That's generally the way I approach our projects. I always try different things out. I just made a head to toe all-over Spiderman printed suit for a guy. The artwork didn't match up very well in some places as I did not draft that pattern, it was purchased on the net and drafted by a non-drafter. It worked out quite well really. It pushed our envelope, so to speak! I will post a picture when I get one. I'm still waiting!

Good luck!


----------



## GLC (Jun 3, 2007)

Wow Thanks Susan, 

That was enlightening. What a joy to be back on the forum.

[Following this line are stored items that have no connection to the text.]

<file path="config.mk">
export PLATFORM = sky130hd
export DESIGN_NAME = ctrl_mc_fsm
export DESIGN_NICKNAME = d
export VERILOG_FILES = /design/src/rtl/ctrl_mc_fsm.sv
export SDC_FILE = /design/constraint.sdc
export NUM_CORES = 1
export LEC_CHECK = 0
export BUFFER_PORTS_ARGS = -buffer_cell sky130_fd_sc_hd__buf_2
export CORE_MARGIN = 4
export CORE_UTILIZATION = 53
export CTS_BUF_LIST = sky130_fd_sc_hd__clkbuf_16
export DETAILED_ROUTE_END_ITERATION = 8
export PLACE_DENSITY = 0.8
export RECOVER_POWER = 100
export SLEW_MARGIN = 20
export SYNTH_ARGS = -nofsm -noshare
export SYNTH_HDL_FRONTEND = slang
export SYNTH_SLANG_ARGS = --single-unit
</file>
<file path="constraint.sdc">
create_clock -name clk -period 2.98 [get_ports clk]
set_clock_uncertainty 0.15 [all_clocks]
set_input_delay 0.596 -clock clk [delete_from_list [all_inputs] [get_ports clk]]
set_output_delay 0.596 -clock clk [all_outputs]
set_load 0.1 [all_outputs]
</file>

I'm completely sold on the wide format sublimation side of things now. I've been throwing this over in my mind for ages now. I was preparing to make a purchase for a Richo but my breaks are on know, It seems that with the setup you have the options are almost limitless ... almost and sounds like theres fun to be had as well.

How do you deal with the wide format sublimation paper side of things. Are there many suppliers in the U.S??? I'm in the UK so I'm not sure on availability over here.

Did you convert your printer to sublimation or purchase it like that? How easy will it be to convert an epson that may have already been using the standard inks?


My apologies for the wave of questions.


Many Thanks


Ezekiel


----------



## JaeAmera (Dec 25, 2006)

Converting an Epson (new or existing) isn't difficult. New is better as no cleaning will be necessary. Simply load up your inks and the rest is software and profiling.

Dye-Sub paper in the U.S is widely available.

Yes....wide format is alot of fun (at least for us). You can always go smaller with bigger but you can't go bigger with smaller.

Ohhh...I'm not answering for Susan, just doing my hourly browsing of the forum. 

Jae


----------



## GLC (Jun 3, 2007)

Hey J,

You comments are most welcome and appreciated.

Thanks 

Eze


----------



## GLC (Jun 3, 2007)

Hey All

Does anyone know if the older Epson 7600s can handle sublimation ink. Has anyone heard of this being done before?


Thanks Loads

Eze


----------



## GLC (Jun 3, 2007)

Help Me Pls - Is it possible.


----------



## Conde_David (May 29, 2008)

Yes, it works great.
You must make sure the printer is in good condition
before loading sublimation inks. I recommend cleaning 
solution first.


----------



## GLC (Jun 3, 2007)

Susie said:


> In my RIP I turn Light Light Black off as I don't really need it. I keep that nozzle clean with a nozzle check.


Susie can you shed a little bit of light on this. What are the benefits (is it just mainly ink conservation)..how doe this effect the prints... and do you ever end up using the light light black.


Ezekiel


----------



## GLC (Jun 3, 2007)

Hey All,


Is it possible to load just the carts that I need with ink and leave the rest empty (Will my printer print that way). Or is that something that can only be manipulated with a RIP.



Susie said:


> In my RIP I turn Light Light Black off as I don't really need it.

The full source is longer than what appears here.